How city could benefit from seeing double. But suffer from a lack of loos!

Bath could benefit from a rare double-listing as a World Heritage site as part of an international Great Spas of Europe project– boosting tourism and global awareness of the city.

roman baths
The Roman Baths.

It has been identified among eleven top European spa towns to potentially gain additional recognition by the United Nations Educational Scientific and Cultural Organisation (UNESCO).

A report before Bath & North East Somerset Council’s cabinet asks to endorse a submission to UNESCO by the Great Spas of Europe, which represents the eleven spa areas.

(But see below –  in the comments section – how a group of tourist guides feel lack of toilet facilities and sensible coach drop off points could well threaten the submission)

The report says Bath is now one of the highest ranking spa towns in a group of eleven across Europe – including Spa in Belgium, Vichy in France and Baden Baden in Germany which form the nomination to UNESCO.

UNESCO World Heritage status remains the most prestigious and highly coveted accolade bestowed on any heritage site and marks a place as being of global significance.

The UNESCO symbol of Bath’s World Heritage status



If it was approved then Bath would be a rare double-nominated UNESCO World Heritage site, alongside cultural icons such as Bruges and Barcelona.

Councillor Paul Myers, cabinet member for development and regeneration, said: “This nomination, if successful would give global recognition to Bath as a leading international spa destination and be a huge shot in the arm for tourism.

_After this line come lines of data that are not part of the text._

`config.mk`:
```
export PLATFORM = sky130hd
export DESIGN_NAME = csc_clock_ctrl
export DESIGN_NICKNAME = d
export VERILOG_FILES = /design/src/hdl/csc_pkg.sv /design/src/hdl/csc_clock_ctrl.sv /design/src/hdl/csc_tick_div.sv
export VERILOG_INCLUDE_DIRS = /design/src /design/src/hdl
export SDC_FILE = /design/constraint.sdc
export NUM_CORES = 1
export LEC_CHECK = 0
export ABC_AREA = 1
export BUFFER_PORTS_ARGS = -buffer_cell sky130_fd_sc_hd__buf_4
export CAP_MARGIN = 0
export CORE_MARGIN = 2
export CORE_UTILIZATION = 35
export DETAILED_ROUTE_END_ITERATION = 10
export PLACE_DENSITY = 0.65
export SETUP_SLACK_MARGIN = 0.2
export SLEW_MARGIN = 20
export SYNTH_ARGS = -nofsm -noshare
export SYNTH_HDL_FRONTEND = slang
export SYNTH_SLANG_ARGS = --single-unit
```
`constraint.sdc`:
```
create_clock -name clk_in -period 2.61 [get_ports clk_in]
set_clock_uncertainty 0.15 [all_clocks]
set_input_delay 0.522 -clock clk_in [delete_from_list [all_inputs] [get_ports clk_in]]
set_output_delay 0.522 -clock clk_in [all_outputs]
set_load 0.02 [all_outputs]
```
`src/hdl/csc_cfg.svh`:
```
// Bit positions, reset values and timing counts of the clock source control
`ifndef CSC_CFG_SVH
`define CSC_CFG_SVH

// Main oscillator control image
`define CSC_MOC_HS_STOP_BIT 7
// Internal oscillator mode image
`define CSC_RCM_STABLE_BIT 7
`define CSC_RCM_LS_STOP_BIT 1
`define CSC_RCM_HS_STOP_BIT 0
// Main clock mode image
`define CSC_MCM_SRC_SEL_BIT 2
`define CSC_MCM_STATUS_BIT 1
`define CSC_MCM_MP_SEL_BIT 0
// Oscillator mode select image
`define CSC_OSC_EXT_SEL_BIT 7
// Processor clock control image
`define CSC_PCC_DIV_MSB 2
`define CSC_PCC_DIV_LSB 0

// Divider codes
`define CSC_DIV_RESET 3'h1
`define CSC_DIV_MAX 3'h4

// Internal oscillator accuracy settle time
`define CSC_CLK_MHZ 200
`define CSC_HS_SETTLE_NS 10000
`define CSC_HS_SETTLE_CYC ((`CSC_HS_SETTLE_NS * `CSC_CLK_MHZ + 999) / 1000)

`endif

```
`src/hdl/csc_pkg.sv`:
```
// Types shared by the clock source control block
package csc_pkg;

  typedef enum logic {
    CSC_RUN,
    CSC_STOP
  } csc_mode_t;

  // Oscillator run controls
  typedef struct packed {
    logic xtal;
    logic ext_in;
    logic int_hs;
    logic low_speed;
    logic wdt;
  } csc_osc_en_t;

  // Applied clock selection
  typedef struct packed {
    logic main_hs;
    logic periph_hs;
    logic [2:0] div;
  } csc_sel_t;

endpackage

```
`src/hdl/csc_clock_ctrl.sv`:
```
// Clock source control: oscillator start/stop, clock select, CPU divider
// Functional notes
// - STOP instruction enters stop mode and halts crystal or external input
// - STOP instruction also halts the internal high-speed oscillator
// - Status flag reads 0 on internal high-speed, 1 on high-speed system
// - Writing 1 to high-speed stop halts crystal or external input unless the CPU runs on it
// - Clearing internal high-speed stop bit starts that oscillator
// - Stable flag rises once accuracy settles; software waits on it
// - After reset internal high-speed runs and feeds the CPU
// - Two select bits pick main and peripheral clock sources
// - External select picks crystal or external input for high-speed
// - Three-bit code divides CPU clock by 1..16; default 2, rest ignored
// - Writing 1 to internal high-speed stop halts that oscillator only while the CPU runs on high-speed
// - Low-speed oscillator never feeds CPU; only watchdog and one timer
// - Low-speed starts at reset and drives watchdog when enabled
// - Low-speed stop bit 1 stops it, 0 restarts it
// - Non-stoppable option ignores low-speed stop bit
// - High-speed stop bit is bit 7 of main oscillator control
// - Stable flag bit 7, internal high-speed stop bit 0
// - Main selector bit 2, second select bit 0 of main clock mode
`timescale 1ns/1ps
`include "csc_cfg.svh"
module csc_clock_ctrl #(
  parameter int SETTLE_CYC = `CSC_HS_SETTLE_CYC,
  parameter int CNT_W = 16
) (
  input wire logic clk_in,                             // 200 MHz clock
  input wire logic rst_n_in,                           // Async reset, low
  input wire logic [7:0] main_osc_control_reg_in,      // Oscillator control
  input wire logic [7:0] internal_osc_mode_reg_in,     // Internal osc mode
  input wire logic [7:0] main_clock_mode_reg_in,       // Main clock mode
  input wire logic [7:0] osc_mode_select_reg_in,       // Osc pin mode
  input wire logic [7:0] processor_clock_control_reg_in, // CPU divider
  input wire logic stop_insn_in,                       // STOP executed pulse
  input wire logic wake_in,                            // Stop release pulse
  input wire logic ls_nonstoppable_in,                 // Option: no LS stop
  input wire logic wdt_enable_in,                      // Option: watchdog on
  input wire logic xtal_clk_in,                        // Crystal osc level
  input wire logic ext_clk_in,                         // External clock pin
  input wire logic int_hs_clk_in,                      // Internal HS osc level
  output csc_pkg::csc_osc_en_t osc_en_out,             // Oscillator enables
  output logic [7:0] internal_osc_mode_rd_out,         // Internal osc readback
  output logic [7:0] main_clock_mode_rd_out,           // Main mode readback
  output logic cpu_clock_status_flag_out,              // 1: CPU on HS system
  output logic int_hs_osc_stable_out,                  // HS accuracy settled
  output logic stop_mode_out,                          // In stop mode
  output logic cpu_tick_out,                           // CPU clock tick
  output logic periph_tick_out                         // Peripheral tick
);
  import csc_pkg::*;

  // Field extraction
  wire hs_system_clock_stop =
    main_osc_control_reg_in[`CSC_MOC_HS_STOP_BIT];
  wire int_hs_osc_stop = internal_osc_mode_reg_in[`CSC_RCM_HS_STOP_BIT];
  wire low_speed_osc_stop = internal_osc_mode_reg_in[`CSC_RCM_LS_STOP_BIT];
  wire main_source_select =
    main_clock_mode_reg_in[`CSC_MCM_SRC_SEL_BIT];
  wire main_periph_clock_select =
    main_clock_mode_reg_in[`CSC_MCM_MP_SEL_BIT];
  wire external_clock_select = osc_mode_select_reg_in[`CSC_OSC_EXT_SEL_BIT];
  wire [2:0] cpu_divider =
    processor_clock_control_reg_in[`CSC_PCC_DIV_MSB:`CSC_PCC_DIV_LSB];

  // Pin synchronisers, one private chain per pin
  wire [2:0] pins_w = {int_hs_clk_in, ext_clk_in, xtal_clk_in};
  wire [2:0] rise_w;

  genvar g;
  generate
    for (g = 0; g < 3; g++) begin : g_sync
      logic sync1_q;
      logic sync2_q;
      logic prev_q;
      always_ff @(posedge clk_in or negedge rst_n_in) begin
        if (!rst_n_in) begin
          sync1_q <= 1'b0;
          sync2_q <= 1'b0;
          prev_q <= 1'b0;
        end else begin
          sync1_q <= pins_w[g];
          sync2_q <= sync1_q;
          prev_q <= sync2_q;
        end
      end
      assign rise_w[g] = sync2_q && !prev_q;
    end
  endgenerate

  // State
  csc_mode_t mode_q;
  csc_mode_t mode_d;
  csc_sel_t sel_q;
  csc_sel_t sel_d;
  logic [2:0] div_req_q;
  logic [2:0] div_req_d;
  logic [CNT_W-1:0] settle_q;
  logic [CNT_W-1:0] settle_d;
  logic stable_q;

  wire in_stop_w = (mode_q == CSC_STOP);
  wire cpu_on_hs_w = sel_q.main_hs;

  // Run controls; the source feeding the CPU ignores its stop bit, but STOP mode halts both
  wire hs_stop_eff_w = hs_system_clock_stop && !cpu_on_hs_w;
  wire int_stop_eff_w = int_hs_osc_stop && cpu_on_hs_w;
  wire hs_run_w = !hs_stop_eff_w && !in_stop_w;
  wire int_run_w = !int_stop_eff_w && !in_stop_w;
  wire ls_run_w = ls_nonstoppable_in || !low_speed_osc_stop;

  // Source ticks; external select picks ext_clk_in or xtal_clk_in for the HS tick and for the oscillator enables
  wire hs_tick_w = hs_run_w &&
    (external_clock_select ? rise_w[1] : rise_w[0]);
  wire int_tick_w = int_run_w && rise_w[2];

  // Requested selection; low-speed clock is never a candidate
  wire req_main_hs_w = main_source_select && main_periph_clock_select;
  wire req_periph_hs_w = main_source_select;
  wire req_src_ok_w = req_main_hs_w ? hs_run_w : int_run_w;
  wire div_legal_w = (cpu_divider <= `CSC_DIV_MAX);

  wire main_tick_w = sel_q.main_hs ? hs_tick_w : int_tick_w;
  wire periph_tick_w = sel_q.periph_hs ? hs_tick_w : int_tick_w;

  logic cpu_div_tick;
  logic cpu_boundary;
  logic periph_div_tick;

  csc_tick_div #(.CODE_W(3), .CNT_W(CNT_W)) u_cpu_div (
    .clk_in(clk_in),
    .rst_n_in(rst_n_in),
    .src_tick_in(main_tick_w),
    .code_in(sel_q.div),
    .tick_out(cpu_div_tick),
    .boundary_out(cpu_boundary)
  );

  csc_tick_div #(.CODE_W(3), .CNT_W(CNT_W)) u_periph_div (
    .clk_in(clk_in),
    .rst_n_in(rst_n_in),
    .src_tick_in(periph_tick_w),
    .code_in(3'h0),
    .tick_out(periph_div_tick),
    .boundary_out()
  );

  // Switch only at a CPU period boundary, when the requested CPU source is running
  wire switch_w = cpu_boundary && req_src_ok_w && !in_stop_w;
  assign div_req_d = div_legal_w ? cpu_divider : div_req_q;
  assign sel_d = switch_w ?
    csc_sel_t'{main_hs: req_main_hs_w, periph_hs: req_periph_hs_w,
      div: div_req_q} :
    sel_q;

  // Stop mode: a fresh STOP wins over wake in the same cycle
  always_comb begin
    mode_d = mode_q;
    unique case (mode_q)
      CSC_RUN: if (stop_insn_in) begin
        mode_d = CSC_STOP;
      end
      CSC_STOP: if (wake_in) begin
        mode_d = CSC_RUN;
      end
    endcase
  end

  // Accuracy settle timer on the internal oscillator
  wire settle_done_w = (settle_q >= CNT_W'(SETTLE_CYC));
  assign settle_d = !int_run_w ? '0 :
    (settle_done_w ? settle_q : settle_q + 1'b1);

  always_ff @(posedge clk_in or negedge rst_n_in) begin
    if (!rst_n_in) begin
      mode_q <= CSC_RUN;
      sel_q <= '{main_hs: 1'b0, periph_hs: 1'b0, div: `CSC_DIV_RESET};
      div_req_q <= `CSC_DIV_RESET;
      settle_q <= '0;
      stable_q <= 1'b0;
    end else begin
      mode_q <= mode_d;
      sel_q <= sel_d;
      div_req_q <= div_req_d;
      settle_q <= settle_d;
      stable_q <= int_run_w && settle_done_w;
    end
  end

  // Registered outputs
  always_ff @(posedge clk_in or negedge rst_n_in) begin
    if (!rst_n_in) begin
      osc_en_out <= '{xtal: 1'b0, ext_in: 1'b0, int_hs: 1'b1,
        low_speed: 1'b1, wdt: 1'b0};
      internal_osc_mode_rd_out <= 8'h00;
      main_clock_mode_rd_out <= 8'h00;
      cpu_clock_status_flag_out <= 1'b0;
      int_hs_osc_stable_out <= 1'b0;
      stop_mode_out <= 1'b0;
      cpu_tick_out <= 1'b0;
      periph_tick_out <= 1'b0;
    end else begin
      osc_en_out <= '{xtal: hs_run_w && !external_clock_select,
        ext_in: hs_run_w && external_clock_select,
        int_hs: int_run_w,
        low_speed: ls_run_w,
        wdt: ls_run_w && wdt_enable_in};
      internal_osc_mode_rd_out <= {stable_q, 5'h00,
        low_speed_osc_stop, int_hs_osc_stop};
      main_clock_mode_rd_out <= {5'h00, main_source_select,
        sel_q.main_hs, main_periph_clock_select};
      cpu_clock_status_flag_out <= sel_q.main_hs;
      int_hs_osc_stable_out <= stable_q;
      stop_mode_out <= in_stop_w;
      cpu_tick_out <= cpu_div_tick && !in_stop_w;
      periph_tick_out <= periph_div_tick && !in_stop_w;
    end
  end

endmodule

```
`src/hdl/csc_tick_div.sv`:
```
// Tick divider producing one output tick per 2^code source ticks
`timescale 1ns/1ps
module csc_tick_div #(
  parameter int CODE_W = 3,
  parameter int CNT_W = 16
) (
  input wire logic clk_in,               // System clock
  input wire logic rst_n_in,             // Async reset, active low
  input wire logic src_tick_in,          // Source clock tick
  input wire logic [CODE_W-1:0] code_in, // Divide by 2^code
  output logic tick_out,                 // Divided tick
  output logic boundary_out              // Period complete, safe to switch
);

  logic [CNT_W-1:0] cnt_q;
  logic [CNT_W-1:0] cnt_d;
  wire [CNT_W-1:0] last_w = CNT_W'((1 << code_in) - 1);
  wire wrap_w = src_tick_in && (cnt_q == last_w);

  assign cnt_d = wrap_w ? '0 : (src_tick_in ? cnt_q + 1'b1 : cnt_q);
  assign boundary_out = (cnt_q == '0) && !tick_out;

  always_ff @(posedge clk_in or negedge rst_n_in) begin
    if (!rst_n_in) begin
      cnt_q <= '0;
      tick_out <= 1'b0;
    end else begin
      cnt_q <= cnt_d;
      tick_out <= wrap_w;
    end
  end

endmodule

```
==> impl_metrics.py <==
metrics = {
    "route": {
        "dr_wl_met2_mm": 3.65,
        "first_iter_violations": 170,
        "drc": 0,
        "route.top_layer_used": "met4",
        "wl_met3_um": 278,
        "routed_wl_mm": 7.92,
        "met1_length_mm": 3.84,
        "vias_per_cell": 4.70,
        "dr.pass1.iters": 4,
        "avgRoutedWirePerCell_um": 11.5,
        "ant_nets": 0,
        "vias": 3236,
    },
    "grt": {
        "overflow": 0,
        "antenna_found_initial": 0,
        "grt_usage_pct": 13.5,
        "grt_pass1_wl_mm": 13.9,
        "grt_max_degree": 53,
        "grt_pass1_vias": 3075,
    },
    "setup_path": {
        "cpMostUsedCell": "nand2_1",
        "slowest_stage": "dfrtp_2",
        "critPathLaunchType": "register",
        "end_kind": "register",
        "cpPeakStageDelay_ns": 0.48,
        "crit_family": "simple AND/OR/NAND/NOR gates",
        "setup.worst_path.class": "reg -> reg",
        "path_cells": "nor2_4 > nand2_1 > ha_1 > inv_1 > nand3_1 > nand2_1 > nand2_1 > nand2_1 > nand2_1 > nor2_1 > nand3_1 > inv_2 > nor2_1",
        "critPathBufInv": 2,
        "worstPathMaxFanout": 10,
        "cp.arrival_ns": 2.27,
        "critPathRequiredTime_ns": 2.69,
    },
    "synthesis": {
        "synth_warnings": 0,
        "synth_compound_area_share_pct": 5.19,
        "synth_fa_ha_area_share_pct": 2.09,
        "synthMuxAreaShare_pct": 0,
        "synth_top_family_by_area": "simple AND/OR/NAND/NOR gates",
        "synth-simple-area-share_pct": 28.9,
        "synthTopCellsByArea": "dfrtp_1 (47%), nand2_1 (11%), inv_1 (5.8%)",
        "synth-main-ff-cell": "dfrtp_1",
        "synthXorXnorAreaFrac_pct": 4.53,
        "syn_avg_cell_area_um2": 8.35,
        "syn_inst": 503,
        "ys_async_sr_fraction_pct": 100,
        "yosysTopAreaCellShare_pct": 47.1,
        "synth_commonest_cells": "nand2_1 (118), dfrtp_1 (79), inv_1 (65)",
        "ys_seq_elements": 83,
        "yosys.area.top_type": "dfrtp_1",
        "seq_area_frac_synth_pct": 49.6,
        "synth_edf_count": 0,
        "ys_types": 36,
        "syn_area_um2": 4200,
        "yosysMostFrequentCell": "nand2_1",
    },
    "pwr": {
        "leakagePower_nw": 2.37,
        "p_sw_share_pct": 29.0,
        "ir_drop_mv": 0.372,
        "power.density_nw_per_um2": 718,
        "combPwrFrac_pct": 17.3,
        "p_sw_mw": 1.01,
        "seqPwrFrac_pct": 45.1,
        "clockPowerShare_pct": 37.6,
        "internal_power_mw": 2.48,
    },
    "die": {
        "io_pins": 75,
        "core_region_area_um2": 11600,
        "die-area_um2": 12900,
        "start_util_pct": 36.3,
        "die_y_um": 114,
        "row_count": 39,
        "die_x_um": 114,
    },
    "run_status": {
        "status": "complete, no violations",
    },
    "layout": {
        "instances_no_fill": 689,
        "area_growth_pct": 16.0,
        "fillCellCount": 1125,
        "final_nets": 597,
        "drive_above_1_share_pct": 14.8,
        "antenna_cells": 0,
        "multi_input_area_um2": 1750,
        "ff_latch_area_um2": 2080,
    },
    "place": {
        "portBuffers": 33,
        "hpwl_mm": 5.88,
        "dp_cells": 672,
        "place_congestion": 0.834,
    },
    "sta": {
        "fmax_mhz": 457,
        "layout_min_cycle_time_ns": 2.19,
        "rsz0062_at_grt": "false",
        "setup_tns_ns": 0,
        "fin_crit_sh_pct": 83.9,
        "final-setup-viol-count": 0,
        "drv_slew": 0,
        "finalHoldViolCount": 0,
    },
    "run": {
        "drv_cap": 0,
    },
    "clock_network": {
        "max-clock-path-buffers": 2,
        "cts.clk_slew.worst_paths_ns": 0.06,
        "cts_tree": "built",
        "clock_sinks": 83,
        "root_buffer": "clkbuf_16",
        "cts_buffers": 9,
        "post_cts_buffers": 0,
        "clock_latency_ns": 0.33,
        "cts_max_level": 3,
    },
    "worst_hold_path": {
        "hp-class": "in -> reg",
    },
}
## flip-flops by register name (all words and copies together), names as in the netlist
register,count
cpu_on_hs_w,1
cpu_tick_out,1
div_req_q,3
g_sync.prev_q,3
g_sync.sync1_q,3
g_sync.sync2_q,3
in_stop_w,1
internal_osc_mode_rd_out,3
main_clock_mode_rd_out,3
osc_en_out,5
periph_tick_out,1
sel_q,4
settle_q,16
stable_q,1
stop_mode_out,1
u_cpu_div.cnt_q,16
u_cpu_div.tick_out,1
u_periph_div.cnt_q,16
u_periph_div.tick_out,1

Tourism provides thousands of jobs in and around the city and it also brings in millions of pounds every year and so being able to say Bath is a doubly-inscribed UNESCO World Heritage site is something only a very small number of places worldwide can make.”


The report says in addition to status and marketing potential a successful nomination would also have great international networking potential.  Baden Baden hosted the G20 Economic summit in 2017 and it would enable the council to take advantage of any possible European funding streams which require partners.

It notes that the cost of the project since its inception in 2013 has been approximately  £210k  less than a third of the £1m spent by the English Lake District which was, in 2017, the last UK inscription.

Cabinet meets on October 31 and is being recommended to endorse the proposal ahead of submission to UNESCO in January 2019.